Spike-vs-RTL lockstep: what it proves, and what it doesn’t
Lockstep co-simulation is one of the most convincing functional checks you can run on a RISC-V core: run the same program on a trusted reference model and on your RTL, and compare what each instruction did, in order. When the two retire traces agree, that is strong evidence the core executed that program correctly. The trap is in the phrasing — a passing lockstep is bounded evidence for the executed window, not a proof of ISA completeness and not a signoff. This guide walks through how it works and is deliberate about that boundary.

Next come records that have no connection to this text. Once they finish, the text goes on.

===== config.mk =====
export PLATFORM = sky130hd
export DESIGN_NAME = t02_writeback_unit
export DESIGN_NICKNAME = d
export VERILOG_FILES = /design/src/rtl/t02_wb_pkg.sv /design/src/rtl/t02_load_formatter.sv /design/src/rtl/t02_writeback_unit.sv
export SDC_FILE = /design/constraint.sdc
export NUM_CORES = 1
export LEC_CHECK = 0
export CAP_MARGIN = 5
export CORE_MARGIN = 1
export CORE_UTILIZATION = 30
export CTS_CLUSTER_DIAMETER = 40
export DETAILED_ROUTE_END_ITERATION = 16
export PLACE_DENSITY = 0.65
export SYNTH_ARGS = -nofsm -noshare
export SYNTH_HDL_FRONTEND = slang
export SYNTH_SLANG_ARGS = --single-unit

===== constraint.sdc =====
create_clock -name i_clk -period 2.4 [get_ports i_clk]
set_clock_uncertainty 0.15 [all_clocks]
set_input_delay 0.72 -clock i_clk [delete_from_list [all_inputs] [get_ports i_clk]]
set_output_delay 0.72 -clock i_clk [all_outputs]
set_load 0.02 [all_outputs]

===== src/rtl/t02_wb_pkg.sv =====
// ---------------------------------------------------------------------------
// t02_wb_pkg
// Shared types and constants for the writeback unit of t02_register_file.
//   wb_sel_t     : result source select (ALU, LOAD, PC4, IMM)
//   wb_state_t   : writeback FSM states (IDLE, LOAD_WAIT)
//   F3_*         : load funct3 encodings
//   is_misaligned: alignment rule for a load of a given funct3/address
// ---------------------------------------------------------------------------
package t02_wb_pkg;

    typedef enum logic [1:0] {
        SEL_ALU  = 2'd0,
        SEL_LOAD = 2'd1,
        SEL_PC4  = 2'd2,
        SEL_IMM  = 2'd3
    } wb_sel_t;

    typedef enum logic {
        IDLE      = 1'b0,
        LOAD_WAIT = 1'b1
    } wb_state_t;

    localparam logic [2:0] F3_LB  = 3'b000;
    localparam logic [2:0] F3_LH  = 3'b001;
    localparam logic [2:0] F3_LW  = 3'b010;
    localparam logic [2:0] F3_LBU = 3'b100;
    localparam logic [2:0] F3_LHU = 3'b101;

    // Byte loads can never be misaligned, halfwords need addr[0]=0, and
    // everything else (including unlisted codes) is handled as a word load.
    function automatic logic is_misaligned(input logic [2:0] f3,
                                           input logic [1:0] addrLo);
        logic mis;
        case (f3)
            F3_LB, F3_LBU: mis = 1'b0;
            F3_LH, F3_LHU: mis = addrLo[0];
            default:       mis = (addrLo != 2'b00);
        endcase
        return mis;
    endfunction

endpackage


===== src/rtl/t02_load_formatter.sv =====
// ---------------------------------------------------------------------------
// t02_load_formatter
// Combinational byte-lane extraction and sign/zero extension of a load word.
//   i_funct3  : load type (LB/LH/LW/LBU/LHU; unlisted codes behave as LW)
//   i_addr_lo : low two bits of the load address (selects the lane)
//   i_rdata   : raw 32-bit word returned by data memory
//   o_data    : value to write into the register file
// ---------------------------------------------------------------------------
module t02_load_formatter
    import t02_wb_pkg::*;
(
    input  logic [2:0]  i_funct3,
    input  logic [1:0]  i_addr_lo,
    input  logic [31:0] i_rdata,
    output logic [31:0] o_data
);

    logic [7:0]  w_byte;
    logic [15:0] w_half;

    // Lane selection: byte lane is addr[1:0]*8, halfword lane is addr[1]*16.
    always_comb begin
        w_byte = 8'h00;
        case (i_addr_lo)
            2'd0:    w_byte = i_rdata[7:0];
            2'd1:    w_byte = i_rdata[15:8];
            2'd2:    w_byte = i_rdata[23:16];
            default: w_byte = i_rdata[31:24];
        endcase
        w_half = i_addr_lo[1] ? i_rdata[31:16] : i_rdata[15:0];
    end

    // Extension according to the load type.
    always_comb begin
        o_data = i_rdata;
        case (i_funct3)
            F3_LB:   o_data = {{24{w_byte[7]}}, w_byte};
            F3_LH:   o_data = {{16{w_half[15]}}, w_half};
            F3_LBU:  o_data = {24'h000000, w_byte};
            F3_LHU:  o_data = {16'h0000, w_half};
            default: o_data = i_rdata;
        endcase
    end

endmodule


===== src/rtl/t02_writeback_unit.sv =====
// ---------------------------------------------------------------------------
// t02_writeback_unit
// Writer side of t02_register_file. Collects execute-stage results and load
// data, and issues registered single-cycle writes to the register file.
// Loads are handled with a request/ack handshake to data memory during which
// the pipeline is stalled.
//
// Optional build macro: WB_LOAD_TIMEOUT_EN
//   When defined, a load that sees no ack for TIMEOUT_CYCLES wait cycles is
//   aborted and reported on o_misalign_err (shared error strobe).
//
// Ports
//   i_clk, i_nRST          : clock, synchronous active-high reset
//   i_en, i_wb_valid       : pipeline advance / writeback request
//   i_wb_rd, i_wb_sel      : destination index / result source
//   i_wb_funct3            : load type
//   i_alu_result           : ALU result, also the load address
//   i_pc_plus4, i_imm      : link value / immediate
//   o_mem_req, o_mem_addr  : load request and word-aligned address
//   i_mem_ack, i_mem_rdata : memory response
//   o_rf_we, o_rf_windex,
//   o_rf_wdata             : register-file write port
//   o_stall                : pipeline hold while a load is outstanding
//   o_misalign_err         : one-cycle error pulse
// ---------------------------------------------------------------------------
module t02_writeback_unit
    import t02_wb_pkg::*;
#(
    parameter int TIMEOUT_CYCLES = 255
)
(
    input  logic        i_clk,
    input  logic        i_nRST,
    input  logic        i_en,
    input  logic        i_wb_valid,
    input  logic [4:0]  i_wb_rd,
    input  logic [1:0]  i_wb_sel,
    input  logic [2:0]  i_wb_funct3,
    input  logic [31:0] i_alu_result,
    input  logic [31:0] i_pc_plus4,
    input  logic [31:0] i_imm,
    output logic        o_mem_req,
    output logic [31:0] o_mem_addr,
    input  logic        i_mem_ack,
    input  logic [31:0] i_mem_rdata,
    output logic        o_rf_we,
    output logic [4:0]  o_rf_windex,
    output logic [31:0] o_rf_wdata,
    output logic        o_stall,
    output logic        o_misalign_err
);

    wb_state_t   r_state, w_state_next;

    logic [4:0]  r_rd,      w_rd_next;
    logic [2:0]  r_funct3,  w_funct3_next;
    logic [1:0]  r_addr_lo, w_addr_lo_next;

    logic        r_mem_req,   w_mem_req_next;
    logic [31:0] r_mem_addr,  w_mem_addr_next;
    logic        r_stall,     w_stall_next;
    logic        r_rf_we,     w_rf_we_next;
    logic [4:0]  r_rf_windex, w_rf_windex_next;
    logic [31:0] r_rf_wdata,  w_rf_wdata_next;
    logic        r_misalign,  w_misalign_next;

    wb_sel_t     w_sel;
    logic [31:0] w_src_data;
    logic [31:0] w_load_data;

`ifdef WB_LOAD_TIMEOUT_EN
    localparam int CNT_W = ($clog2(TIMEOUT_CYCLES) < 8) ? 8 : $clog2(TIMEOUT_CYCLES);
    localparam logic [CNT_W-1:0] CNT_LIMIT = CNT_W'(TIMEOUT_CYCLES - 1);
    logic [CNT_W-1:0] r_count, w_count_next;
`else
    // Without the timeout the limit has no effect; it is referenced here so
    // the parameter remains part of the interface in both builds.
    if (TIMEOUT_CYCLES < 1) begin : g_timeout_unused
    end
`endif

    assign w_sel = wb_sel_t'(i_wb_sel);

    // Result source for non-load writebacks.
    always_comb begin
        w_src_data = i_alu_result;
        case (w_sel)
            SEL_PC4: w_src_data = i_pc_plus4;
            SEL_IMM: w_src_data = i_imm;
            default: w_src_data = i_alu_result;
        endcase
    end

    // Load data is formatted from the captured funct3/lane, not the live
    // inputs, because upstream may already have moved on during LOAD_WAIT.
    t02_load_formatter u_formatter (
        .i_funct3  (r_funct3),
        .i_addr_lo (r_addr_lo),
        .i_rdata   (i_mem_rdata),
        .o_data    (w_load_data)
    );

    // Next-state and next-output logic. Every output defaults to 0 so that
    // write and error strobes are single-cycle pulses; only the handshake
    // outputs are explicitly held while waiting for memory.
    always_comb begin
        w_state_next     = r_state;
        w_rd_next        = r_rd;
        w_funct3_next    = r_funct3;
        w_addr_lo_next   = r_addr_lo;
        w_mem_req_next   = 1'b0;
        w_mem_addr_next  = 32'h0;
        w_stall_next     = 1'b0;
        w_rf_we_next     = 1'b0;
        w_rf_windex_next = 5'd0;
        w_rf_wdata_next  = 32'h0;
        w_misalign_next  = 1'b0;
`ifdef WB_LOAD_TIMEOUT_EN
        w_count_next     = r_count;
`endif

        case (r_state)
            IDLE: begin
                if (i_en && i_wb_valid) begin
                    if (w_sel == SEL_LOAD) begin
                        if (is_misaligned(i_wb_funct3, i_alu_result[1:0])) begin
                            w_misalign_next = 1'b1;
                        end else begin
                            w_rd_next       = i_wb_rd;
                            w_funct3_next   = i_wb_funct3;
                            w_addr_lo_next  = i_alu_result[1:0];
                            w_mem_req_next  = 1'b1;
                            w_mem_addr_next = {i_alu_result[31:2], 2'b00};
                            w_stall_next    = 1'b1;
                            w_state_next    = LOAD_WAIT;
`ifdef WB_LOAD_TIMEOUT_EN
                            w_count_next    = '0;
`endif
                        end
                    end else begin
                        w_rf_we_next     = (i_wb_rd != 5'd0);
                        w_rf_windex_next = i_wb_rd;
                        w_rf_wdata_next  = w_src_data;
                    end
                end
            end

            LOAD_WAIT: begin
                w_mem_req_next  = 1'b1;
                w_mem_addr_next = r_mem_addr;
                w_stall_next    = 1'b1;
                if (i_mem_ack) begin
                    // An ack on the timeout limit cycle still completes.
                    w_mem_req_next   = 1'b0;
                    w_mem_addr_next  = 32'h0;
                    w_stall_next     = 1'b0;
                    w_rf_we_next     = (r_rd != 5'd0);
                    w_rf_windex_next = r_rd;
                    w_rf_wdata_next  = w_load_data;
                    w_state_next     = IDLE;
                end
`ifdef WB_LOAD_TIMEOUT_EN
                else if (r_count == CNT_LIMIT) begin
                    w_mem_req_next  = 1'b0;
                    w_mem_addr_next = 32'h0;
                    w_stall_next    = 1'b0;
                    w_misalign_next = 1'b1;
                    w_state_next    = IDLE;
                end else begin
                    w_count_next = r_count + 1'b1;
                end
`endif
            end

            default: w_state_next = IDLE;
        endcase
    end

    // State and output registers; synchronous reset clears everything, which
    // also drops an outstanding load so a late ack lands in IDLE unused.
    always_ff @(posedge i_clk) begin
        if (i_nRST) begin
            r_state     <= IDLE;
            r_rd        <= 5'd0;
            r_funct3    <= 3'd0;
            r_addr_lo   <= 2'd0;
            r_mem_req   <= 1'b0;
            r_mem_addr  <= 32'h0;
            r_stall     <= 1'b0;
            r_rf_we     <= 1'b0;
            r_rf_windex <= 5'd0;
            r_rf_wdata  <= 32'h0;
            r_misalign  <= 1'b0;
`ifdef WB_LOAD_TIMEOUT_EN
            r_count     <= '0;
`endif
        end else begin
            r_state     <= w_state_next;
            r_rd        <= w_rd_next;
            r_funct3    <= w_funct3_next;
            r_addr_lo   <= w_addr_lo_next;
            r_mem_req   <= w_mem_req_next;
            r_mem_addr  <= w_mem_addr_next;
            r_stall     <= w_stall_next;
            r_rf_we     <= w_rf_we_next;
            r_rf_windex <= w_rf_windex_next;
            r_rf_wdata  <= w_rf_wdata_next;
            r_misalign  <= w_misalign_next;
`ifdef WB_LOAD_TIMEOUT_EN
            r_count     <= w_count_next;
`endif
        end
    end

    assign o_mem_req      = r_mem_req;
    assign o_mem_addr     = r_mem_addr;
    assign o_stall        = r_stall;
    assign o_rf_we        = r_rf_we;
    assign o_rf_windex    = r_rf_windex;
    assign o_rf_wdata     = r_rf_wdata;
    assign o_misalign_err = r_misalign;

endmodule


# Yosys cells after proc, flatten, opt, wreduce, memory -nomap -nowiden
# Cells that the tools add are included.
# totals
reg_bits	82
input_bits	143
out_inout_bits	73
wordCells	67
# op_classes
eq_ne	12
mux	31
bitwise_logic	4
reduce_logical	11
# op_table
op	count
2-to-1 mux 32 bit	7
one-hot mux 32 bit (2 select lines)	3
one-hot mux 32 bit (4 select lines)	1
one-hot mux 8 bit (3 select lines)	1
2-to-1 mux 16 bit	1
2-to-1 mux 5 bit	3
equality test 3 bit, second input constant	4
2-to-1 mux 1 bit	11
one-hot mux 5 bit (2 select lines)	1
nonzero test 5 bit	2
equality test 2 bit, second input constant	3
equality test 3 x 1 -> 1 bit, second input constant	2
zero test 3 bit	2
one-hot mux 1 bit (2 select lines)	3
equality test 2 x 1 -> 1 bit, second input constant	2
inverter 1 bit	4
AND reduction 4 bit	1
OR reduction 2 bit	2
OR reduction 4 bit	1
zero test 2 bit	1
!= test 2 bit, second input constant	1
nonzero test 2 bit	1
logical AND 1 bit	1

# Depth between registers and ports, before layout
# logic_depth
depth_word	10
mapped_depth	7

# Modules after synthesis
# Synthesis repeated with hierarchy kept, for this count alone.
# hier_totals
hier_cells	465
area_unflattened_um2	4112.7
# by_module_without_submodules
module	instances	cells_per_inst	area_per_inst_um2
t02_writeback_unit	1	334	3389.5
t02_load_formatter	1	131	723.2

# Least setup slack after synthesis
# OpenSTA, ideal clock, no wires.
# synth_path
path_kind	input port to flip-flop
startpoint	input port i_wb_sel[0]
endpoint	register r_rf_wdata[15], in the netlist o_rf_wdata[15]
setup_ns	0.075
t_arrival_ns	1.806
path_slack_ns	0.369
cell_stages	6
path_cell_list	buf_2 > and2b_4 > or3_1 > clkbuf_1 > buf_2 > o22ai_1
# synth_between
elab_chain_len	5
elab_cells_between_ends	7
# synth_rtl
element	line	text
from (decl)	t02_writeback_unit.sv:37	input logic [1:0] i_wb_sel,
equality test 2 bit	t02_writeback_unit.sv:87	case (w_sel)
one-hot mux 32 bit (2 select lines)	t02_writeback_unit.sv:87	
2-to-1 mux 32 bit *	t02_writeback_unit.sv:125	if (w_sel == SEL_LOAD) begin
2-to-1 mux 32 bit *	t02_writeback_unit.sv:124	if (i_en && i_wb_valid) begin
one-hot mux 32 bit (2 select lines) *	t02_writeback_unit.sv:122	case (r_state)
to (signal assigned)	t02_writeback_unit.sv:207	r_rf_wdata <= w_rf_wdata_next;
to (decl)	t02_writeback_unit.sv:64	logic [31:0] r_rf_wdata, w_rf_wdata_next;
# Mark *: on every way between the ends. The rest lies on a longest branch, timed or not.
# A chain may end at the register's enable or synchronous reset.

==> results.json <==
{
  "drt_iter0_markers": 228,
  "rsz_0062_raised_after_global_routing": "no",
  "grt_antenna_before_repair": 0,
  "cts_hold_buf": 0,
  "postCtsSetupBuffers": 0,
  "endpoint_kind": "primary output",
  "final_min_period_over_clock_period": 0.951,
  "detailed_placement_hpwl_um": 11300,
  "synth_sequential_area_ratio": 0.421,
  "cpPeakStageDelay_ns": 0.64,
  "area_growth_pct": 70.5,
  "synth-seq-cells": 80,
  "mappedNetlistArea_um2": 3800,
  "setup_ws_ns": 0.118,
  "tritoncts": "yes",
  "floorplan.die_area_um2": 13100,
  "synth_edf_count": 0,
  "floorplan.die.width_um": 115,
  "port-buffer-count": 213,
  "root_buffer": "clkbuf_16",
  "critical_path_peak_fanout": 7,
  "antenna_cells_inserted": 0,
  "worst_ep_arrival_time_ns": 1.41,
  "final_antenna_net_count": 0,
  "post_synth_inst_count": 450,
  "first_global_vias": 4110,
  "gp_congestion": 0.866,
  "power.static_leakage_uw": 0.00248,
  "clock_sinks": 80,
  "globalRouteTotalUtil": 0.222,
  "grt_pass1_wl_um": 21800,
  "netSwitchingPower_uw": 814,
  "design.final.nets": 804,
  "layout.cells.most_common": "clkdlybuf4s50_1",
  "p_int_uw": 2520,
  "cts_max_path_buffers": 2,
  "async_reset_ff_frac": 0,
  "design.portCount": 216,
  "count_of_instances_resized_after_the_clock_tree_is_built": 0,
  "timing.critical_path.cells": "clkdlybuf4s50_1",
  "detail_route.wl_per_cell_um": 17.5,
  "floorplan.initialDensity": 0.313,
  "grt_overflow": 0,
  "crit_required_ns": 1.53,
  "pwr-share-comb": 0.173,
  "worst-setup-path-type": "reg -> out",
  "drt_pass1_iterations": 5,
  "drc": 0,
  "report.final.slew_viol_count": 0,
  "main_flop_type_after_synthesis": "dfxtp_1",
  "die_h_um": 115,
  "dr_total_vias": 4133,
  "power.share.switching": 0.244,
  "final.fill_count": 1128,
  "synth_cell_type_count": 38,
  "placementRows": 40,
  "run_status": "completed",
  "cts_inserted_buffers": 9,
  "hold_class": "reg -> reg",
  "post_route_cells_drive_above_1_share": 0.0736,
  "max-cap-violations": 0,
  "powerDensity_nw_per_um2": 514,
  "power_frac_clock": 0.418,
  "path_buf_inv": 1,
  "grt_max_degree": 65,
  "final_hold_viol_count": 0,
  "max_clock_freq_mhz": 438,
  "critical_path.top_delay_family": "buffers and inverters",
  "sequential_group_share_of_total_power": 0.409,
  "hold-worst-slack_ns": 0.345,
  "avgViaCountPerCell": 4.96,
  "worst_path_slowest_cell": "clkdlybuf4s50_1",
  "post-place-ws_ns": -0.132,
  "detail_route.wirelength_um": 14600,
  "ys.warnings.count": 0,
  "ctsHtreeMaxLevel": 3,
  "final_cell_mix": "clkdlybuf4s50_1 (210), dfxtp_1 (80), nor2_1 (75)",
  "synthesis.area_per_instance_um2": 8.45,
  "clk_latency_ns": 0.34,
  "setup_viol": 0,
  "cts.reportedPaths.clkPinSlew_ns": 0.06,
  "fp.coreArea_um2": 12200,
  "layout_min_cycle_time_ns": 2.28,
  "nature_of_the_critical_path_startpoint": "flop",
  "power.ir.vdd_worst_uv": 341
}
[cell type report]
| cell class | count | area [um2] | area share |
|---|---|---|---|
| well taps | 168 | 210 | 0.0324 |
| flip-flops and latches | 80 | 1600 | 0.247 |
| inverters | 3 | 11.3 | 0.00174 |
| clock inverters | 5 | 56.3 | 0.00868 |
| clock buffers | 11 | 243 | 0.0374 |
| multi-input cells | 328 | 2000 | 0.308 |
| repair buffers | 239 | 2360 | 0.364 |
[Yosys cell counts, drive strengths merged, types with 2 or more instances]
cell,n,area share
nor2b,2,0.0033
or3,8,0.013
nand2,40,0.039
o221ai,7,0.016
nor3,3,0.0053
o21ai,35,0.046
buf,23,0.035
a21oi,26,0.034
a22oi,51,0.10
o22ai,9,0.015
clkbuf,17,0.017
or4,2,0.0039
mux2i,52,0.14
dfxtp,80,0.42
nor2,75,0.074
and2,2,0.0033
and3b,2,0.0046
inv,2,0.0020
[cells by family after synthesis]
kind of cell	share of synthesized area
AOI/OAI and AO/OA	0.218
buffers and inverters	0.0550
DFF	0.421
muxes	0.143
other	0.000986
and+or+nand+nor	0.162
[registers in the layout (all words and copies together), names as in the netlist]
name,flops
o_misalign_err,1
o_stall,1
o_rf_we,1
o_mem_addr,30
r_funct3,3
r_rd,5
o_rf_wdata,32
o_rf_windex,5
r_addr_lo,2
[final timing paths]
kind                                     from             end  slack [ns]  cells past startpoint
worst max-delay path                  o_stall       o_mem_req        0.12                      1
worst min-delay path            o_mem_addr[3]   o_mem_addr[3]        0.34                      2
worst max register to register   r_addr_lo[1]  o_rf_wdata[12]        0.65                      4
worst min register to register  o_mem_addr[3]   o_mem_addr[3]        0.34                      2
[layer usage]
layer,GRT usage,wire length [um],vias to the layer above
li1,-,-,2034
met2,0.362,6880,169
met1,0.275,6200,1906
met5,0,0,-
met3,0.0678,1230,24
met4,0.0848,287,0
[power by group through the flow]
stage | Clock, uW | Combinational [uW] | Sequential [uW]
global placement | 0 | 573 | 1390
global route | 1480 | 620 | 1360
CTS | 1430 | 579 | 1360
floorplan | 0 | 174 | 1420
detailed placement | 0 | 576 | 1390
finish | 1390 | 577 | 1360
[stage by stage]
step | power (uW) | utilization | cells | setup TNS, ns | instance area (um2)
final | 3330 | 0.533 | 834 | 0 | 6480
after global routing | 3470 | 0.533 | 834 | 0 | 6480
after CTS | 3370 | 0.533 | 834 | 0 | 6480
after detailed placement | 1970 | 0.509 | 818 | -1.27 | 6180
after global placement | 1970 | 0.509 | 818 | -0.662 | 6180
after floorplan | 1590 | - | 451 | 0 | 3810
Note: power is estimated with default switching activity, not from simulation.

The reference model: Spike
A reference model is an independent implementation of the same specification, used as the golden answer. For RISC-V that is Spike, the official ISA simulator: it executes a program and reports, for every committed instruction, the program counter, the instruction word, which registers were read and written, and any memory access. Spike is upstream and maintained by the RISC-V project — it is the oracle, not something ChipVerify authors. The evidence is only as good as the reference is trustworthy, so the reference model and its version travel with the result.
RVFI: the comparison contract
To compare a core against Spike you need the core to report what it did at the same granularity the reference does. That is exactly what RVFI (the RISC-V Formal Interface) standardizes: a per-instruction retire channel — rvfi_valid, rvfi_order, the instruction word, register read/write addresses and data, the program counter before and after, trap, and memory access. With RVFI in place, the DUT emits a retire trace in the same shape as Spike’s, and the comparison becomes a row-by-row check.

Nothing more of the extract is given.